#### Data excerpts
$ cat src/upscaler_config.svh
`ifndef UPSCALER_CONFIG_SVH
`define UPSCALER_CONFIG_SVH

// bits per colour component
`define UPS_COMPONENT_DEPTH 8

// bits of a pixel or line count
`define UPS_COORD_WIDTH 11

// pixels held per buffered line
`define UPS_LINE_BUFFER_SIZE 1024

// lines in the ring, also the vertical delay of the output
`define UPS_LINE_BUFFER_COUNT 3

// fraction bits of a scale step
`define UPS_DELTA_PRECISION 12

`endif

$ cat src/upscaler_pkg.sv
`default_nettype none

`include "upscaler_config.svh"

package upscaler_pkg;

	typedef logic [`UPS_COMPONENT_DEPTH-1:0] component_t;
	typedef logic [`UPS_COORD_WIDTH-1:0] coord_t;
	typedef logic [1:0] line_idx_t;

	// fixed point, PRECISION fraction bits
	typedef logic [`UPS_DELTA_PRECISION:0] delta_t;
	typedef logic [`UPS_COORD_WIDTH+`UPS_DELTA_PRECISION-1:0] acc_t;

	typedef struct packed {
		component_t red;
		component_t green;
		component_t blue;
	} pixel_t;

	// syncs are active low
	typedef struct packed {
		logic hsync;
		logic vsync;
		logic hblank;
		logic vblank;
	} video_timing_t;

	typedef enum logic [1:0] {
		DIV_IDLE,
		DIV_BUSY,
		DIV_DONE
	} div_state_t;

endpackage

`default_nettype wire

$ cat src/video_output_scaler.sv
`default_nettype none

`include "upscaler_config.svh"

module video_output_scaler (
	input wire i_ClkB,
	input wire i_rst_n,
	input wire upscaler_pkg::video_timing_t i_timing,
	input wire upscaler_pkg::coord_t i_src_width,
	input wire upscaler_pkg::coord_t i_src_height,
	input wire upscaler_pkg::line_idx_t i_sof_line,
	output logic o_hdiv_start,
	output upscaler_pkg::coord_t o_hdiv_num,
	output upscaler_pkg::coord_t o_hdiv_den,
	input wire upscaler_pkg::delta_t i_hstep,
	input wire i_hdiv_done,
	output logic o_vdiv_start,
	output upscaler_pkg::coord_t o_vdiv_num,
	output upscaler_pkg::coord_t o_vdiv_den,
	input wire upscaler_pkg::delta_t i_vstep,
	input wire i_vdiv_done,
	output upscaler_pkg::line_idx_t o_rd_line,
	output upscaler_pkg::coord_t o_rd_col,
	input wire upscaler_pkg::pixel_t i_rd_pixel,
	output upscaler_pkg::video_timing_t o_timing,
	output upscaler_pkg::pixel_t o_pixel,
	output logic o_locked
);
	import upscaler_pkg::*;

	localparam int unsigned DEPTH = `UPS_LINE_BUFFER_COUNT;
	localparam int unsigned PREC = `UPS_DELTA_PRECISION;
	localparam int unsigned CW = `UPS_COORD_WIDTH;

	logic hsync_q;
	logic hblank_q;
	logic hsync_fall;
	logic line_start;
	logic frame_start;
	logic h_active;
	logic v_active;
	logic [DEPTH-1:0] vsync_dly;
	logic [DEPTH-1:0] vblank_dly;
	coord_t h_count;
	coord_t v_count;
	coord_t out_width;
	coord_t out_height;
	coord_t src_width_b;
	coord_t src_height_b;
	line_idx_t sof_b;
	delta_t hstep_pend;
	delta_t vstep_pend;
	delta_t h_step;
	delta_t v_step;
	acc_t h_acc;
	acc_t v_acc;
	coord_t cur_row;
	coord_t rd_row;
	logic [CW:0] ring_sum;
	video_timing_t timing_q;
	logic active_q;

	assign hsync_fall = hsync_q & ~i_timing.hsync;
	assign line_start = hblank_q & ~i_timing.hblank;
	// delayed vblank falls on this hsync edge
	assign frame_start = hsync_fall & vblank_dly[DEPTH-1] & ~vblank_dly[DEPTH-2];
	assign h_active = ~i_timing.hblank;
	assign v_active = ~vblank_dly[DEPTH-1];

	// nearest source row and column
	assign rd_row = line_start ? v_acc[PREC +: CW] : cur_row;
	assign ring_sum = {1'b0, rd_row} + (CW + 1)'(sof_b);
	assign o_rd_line = line_idx_t'(ring_sum % DEPTH);
	assign o_rd_col = line_start ? '0 : h_acc[PREC +: CW];

	assign o_hdiv_num = src_width_b;
	assign o_hdiv_den = out_width;
	assign o_vdiv_num = src_height_b;
	assign o_vdiv_den = out_height;

	always_ff @(posedge i_ClkB or negedge i_rst_n) begin
		if (!i_rst_n) begin
			hsync_q <= 1'b1;
			hblank_q <= 1'b0;
			vsync_dly <= '1;
			vblank_dly <= '0;
			h_count <= '0;
			v_count <= '0;
			out_width <= '0;
			out_height <= '0;
			src_width_b <= '0;
			src_height_b <= '0;
			sof_b <= '0;
			hstep_pend <= '0;
			vstep_pend <= '0;
			h_step <= '0;
			v_step <= '0;
			h_acc <= '0;
			v_acc <= '0;
			cur_row <= '0;
			o_hdiv_start <= 1'b0;
			o_vdiv_start <= 1'b0;
			o_locked <= 1'b0;
		end else begin
			hsync_q <= i_timing.hsync;
			hblank_q <= i_timing.hblank;

			// start one cycle late so the fresh size is the denominator
			o_hdiv_start <= line_start;
			o_vdiv_start <= frame_start;
			if (i_hdiv_done) begin
				hstep_pend <= i_hstep;
			end
			if (i_vdiv_done) begin
				vstep_pend <= i_vstep;
			end

			// vertical delay line, one stage per output line
			if (hsync_fall) begin
				vsync_dly <= {vsync_dly[DEPTH-2:0], i_timing.vsync};
				vblank_dly <= {vblank_dly[DEPTH-2:0], i_timing.vblank};
			end

			if (line_start) begin
				out_width <= h_count;
				h_count <= coord_t'(1);
				h_step <= hstep_pend;
				h_acc <= acc_t'(hstep_pend);
			end else if (h_active) begin
				h_count <= h_count + coord_t'(1);
				h_acc <= h_acc + acc_t'(h_step);
			end

			// source values are sampled once per output frame
			if (frame_start) begin
				out_height <= v_count;
				v_count <= '0;
				v_acc <= '0;
				v_step <= vstep_pend;
				src_width_b <= i_src_width;
				src_height_b <= i_src_height;
				sof_b <= i_sof_line;
				o_locked <= 1'b1;
			end else if (line_start && v_active) begin
				v_count <= v_count + coord_t'(1);
				cur_row <= v_acc[PREC +: CW];
				v_acc <= v_acc + acc_t'(v_step);
			end
		end
	end

	// output pipeline, aligned with the registered ram read
	always_ff @(posedge i_ClkB or negedge i_rst_n) begin
		if (!i_rst_n) begin
			timing_q <= '{hsync: 1'b1, vsync: 1'b1, hblank: 1'b0, vblank: 1'b0};
			active_q <= 1'b0;
			o_timing <= '{hsync: 1'b1, vsync: 1'b1, hblank: 1'b0, vblank: 1'b0};
			o_pixel <= '0;
		end else begin
			timing_q.hsync <= i_timing.hsync;
			timing_q.vsync <= vsync_dly[DEPTH-1];
			timing_q.hblank <= i_timing.hblank;
			timing_q.vblank <= vblank_dly[DEPTH-1];
			active_q <= h_active & v_active;
			o_timing <= timing_q;
			o_pixel <= active_q ? i_rd_pixel : '0;
		end
	end

endmodule

`default_nettype wire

#### Work required
Your output should match the records above word for word.

#### Solved problem
$ cat src/upscaler_config.svh
`ifndef UPSCALER_CONFIG_SVH
`define UPSCALER_CONFIG_SVH

// bits per colour component
`define UPS_COMPONENT_DEPTH 8

// bits of a pixel or line count
`define UPS_COORD_WIDTH 11

// pixels held per buffered line
`define UPS_LINE_BUFFER_SIZE 1024

// lines in the ring, also the vertical delay of the output
`define UPS_LINE_BUFFER_COUNT 3

// fraction bits of a scale step
`define UPS_DELTA_PRECISION 12

`endif

$ cat src/upscaler_pkg.sv
`default_nettype none

`include "upscaler_config.svh"

package upscaler_pkg;

	typedef logic [`UPS_COMPONENT_DEPTH-1:0] component_t;
	typedef logic [`UPS_COORD_WIDTH-1:0] coord_t;
	typedef logic [1:0] line_idx_t;

	// fixed point, PRECISION fraction bits
	typedef logic [`UPS_DELTA_PRECISION:0] delta_t;
	typedef logic [`UPS_COORD_WIDTH+`UPS_DELTA_PRECISION-1:0] acc_t;

	typedef struct packed {
		component_t red;
		component_t green;
		component_t blue;
	} pixel_t;

	// syncs are active low
	typedef struct packed {
		logic hsync;
		logic vsync;
		logic hblank;
		logic vblank;
	} video_timing_t;

	typedef enum logic [1:0] {
		DIV_IDLE,
		DIV_BUSY,
		DIV_DONE
	} div_state_t;

endpackage

`default_nettype wire

$ cat src/video_output_scaler.sv
`default_nettype none

`include "upscaler_config.svh"

module video_output_scaler (
	input wire i_ClkB,
	input wire i_rst_n,
	input wire upscaler_pkg::video_timing_t i_timing,
	input wire upscaler_pkg::coord_t i_src_width,
	input wire upscaler_pkg::coord_t i_src_height,
	input wire upscaler_pkg::line_idx_t i_sof_line,
	output logic o_hdiv_start,
	output upscaler_pkg::coord_t o_hdiv_num,
	output upscaler_pkg::coord_t o_hdiv_den,
	input wire upscaler_pkg::delta_t i_hstep,
	input wire i_hdiv_done,
	output logic o_vdiv_start,
	output upscaler_pkg::coord_t o_vdiv_num,
	output upscaler_pkg::coord_t o_vdiv_den,
	input wire upscaler_pkg::delta_t i_vstep,
	input wire i_vdiv_done,
	output upscaler_pkg::line_idx_t o_rd_line,
	output upscaler_pkg::coord_t o_rd_col,
	input wire upscaler_pkg::pixel_t i_rd_pixel,
	output upscaler_pkg::video_timing_t o_timing,
	output upscaler_pkg::pixel_t o_pixel,
	output logic o_locked
);
	import upscaler_pkg::*;

	localparam int unsigned DEPTH = `UPS_LINE_BUFFER_COUNT;
	localparam int unsigned PREC = `UPS_DELTA_PRECISION;
	localparam int unsigned CW = `UPS_COORD_WIDTH;

	logic hsync_q;
	logic hblank_q;
	logic hsync_fall;
	logic line_start;
	logic frame_start;
	logic h_active;
	logic v_active;
	logic [DEPTH-1:0] vsync_dly;
	logic [DEPTH-1:0] vblank_dly;
	coord_t h_count;
	coord_t v_count;
	coord_t out_width;
	coord_t out_height;
	coord_t src_width_b;
	coord_t src_height_b;
	line_idx_t sof_b;
	delta_t hstep_pend;
	delta_t vstep_pend;
	delta_t h_step;
	delta_t v_step;
	acc_t h_acc;
	acc_t v_acc;
	coord_t cur_row;
	coord_t rd_row;
	logic [CW:0] ring_sum;
	video_timing_t timing_q;
	logic active_q;

	assign hsync_fall = hsync_q & ~i_timing.hsync;
	assign line_start = hblank_q & ~i_timing.hblank;
	// delayed vblank falls on this hsync edge
	assign frame_start = hsync_fall & vblank_dly[DEPTH-1] & ~vblank_dly[DEPTH-2];
	assign h_active = ~i_timing.hblank;
	assign v_active = ~vblank_dly[DEPTH-1];

	// nearest source row and column
	assign rd_row = line_start ? v_acc[PREC +: CW] : cur_row;
	assign ring_sum = {1'b0, rd_row} + (CW + 1)'(sof_b);
	assign o_rd_line = line_idx_t'(ring_sum % DEPTH);
	assign o_rd_col = line_start ? '0 : h_acc[PREC +: CW];

	assign o_hdiv_num = src_width_b;
	assign o_hdiv_den = out_width;
	assign o_vdiv_num = src_height_b;
	assign o_vdiv_den = out_height;

	always_ff @(posedge i_ClkB or negedge i_rst_n) begin
		if (!i_rst_n) begin
			hsync_q <= 1'b1;
			hblank_q <= 1'b0;
			vsync_dly <= '1;
			vblank_dly <= '0;
			h_count <= '0;
			v_count <= '0;
			out_width <= '0;
			out_height <= '0;
			src_width_b <= '0;
			src_height_b <= '0;
			sof_b <= '0;
			hstep_pend <= '0;
			vstep_pend <= '0;
			h_step <= '0;
			v_step <= '0;
			h_acc <= '0;
			v_acc <= '0;
			cur_row <= '0;
			o_hdiv_start <= 1'b0;
			o_vdiv_start <= 1'b0;
			o_locked <= 1'b0;
		end else begin
			hsync_q <= i_timing.hsync;
			hblank_q <= i_timing.hblank;

			// start one cycle late so the fresh size is the denominator
			o_hdiv_start <= line_start;
			o_vdiv_start <= frame_start;
			if (i_hdiv_done) begin
				hstep_pend <= i_hstep;
			end
			if (i_vdiv_done) begin
				vstep_pend <= i_vstep;
			end

			// vertical delay line, one stage per output line
			if (hsync_fall) begin
				vsync_dly <= {vsync_dly[DEPTH-2:0], i_timing.vsync};
				vblank_dly <= {vblank_dly[DEPTH-2:0], i_timing.vblank};
			end

			if (line_start) begin
				out_width <= h_count;
				h_count <= coord_t'(1);
				h_step <= hstep_pend;
				h_acc <= acc_t'(hstep_pend);
			end else if (h_active) begin
				h_count <= h_count + coord_t'(1);
				h_acc <= h_acc + acc_t'(h_step);
			end

			// source values are sampled once per output frame
			if (frame_start) begin
				out_height <= v_count;
				v_count <= '0;
				v_acc <= '0;
				v_step <= vstep_pend;
				src_width_b <= i_src_width;
				src_height_b <= i_src_height;
				sof_b <= i_sof_line;
				o_locked <= 1'b1;
			end else if (line_start && v_active) begin
				v_count <= v_count + coord_t'(1);
				cur_row <= v_acc[PREC +: CW];
				v_acc <= v_acc + acc_t'(v_step);
			end
		end
	end

	// output pipeline, aligned with the registered ram read
	always_ff @(posedge i_ClkB or negedge i_rst_n) begin
		if (!i_rst_n) begin
			timing_q <= '{hsync: 1'b1, vsync: 1'b1, hblank: 1'b0, vblank: 1'b0};
			active_q <= 1'b0;
			o_timing <= '{hsync: 1'b1, vsync: 1'b1, hblank: 1'b0, vblank: 1'b0};
			o_pixel <= '0;
		end else begin
			timing_q.hsync <= i_timing.hsync;
			timing_q.vsync <= vsync_dly[DEPTH-1];
			timing_q.hblank <= i_timing.hblank;
			timing_q.vblank <= vblank_dly[DEPTH-1];
			active_q <= h_active & v_active;
			o_timing <= timing_q;
			o_pixel <= active_q ? i_rd_pixel : '0;
		end
	end

endmodule

`default_nettype wire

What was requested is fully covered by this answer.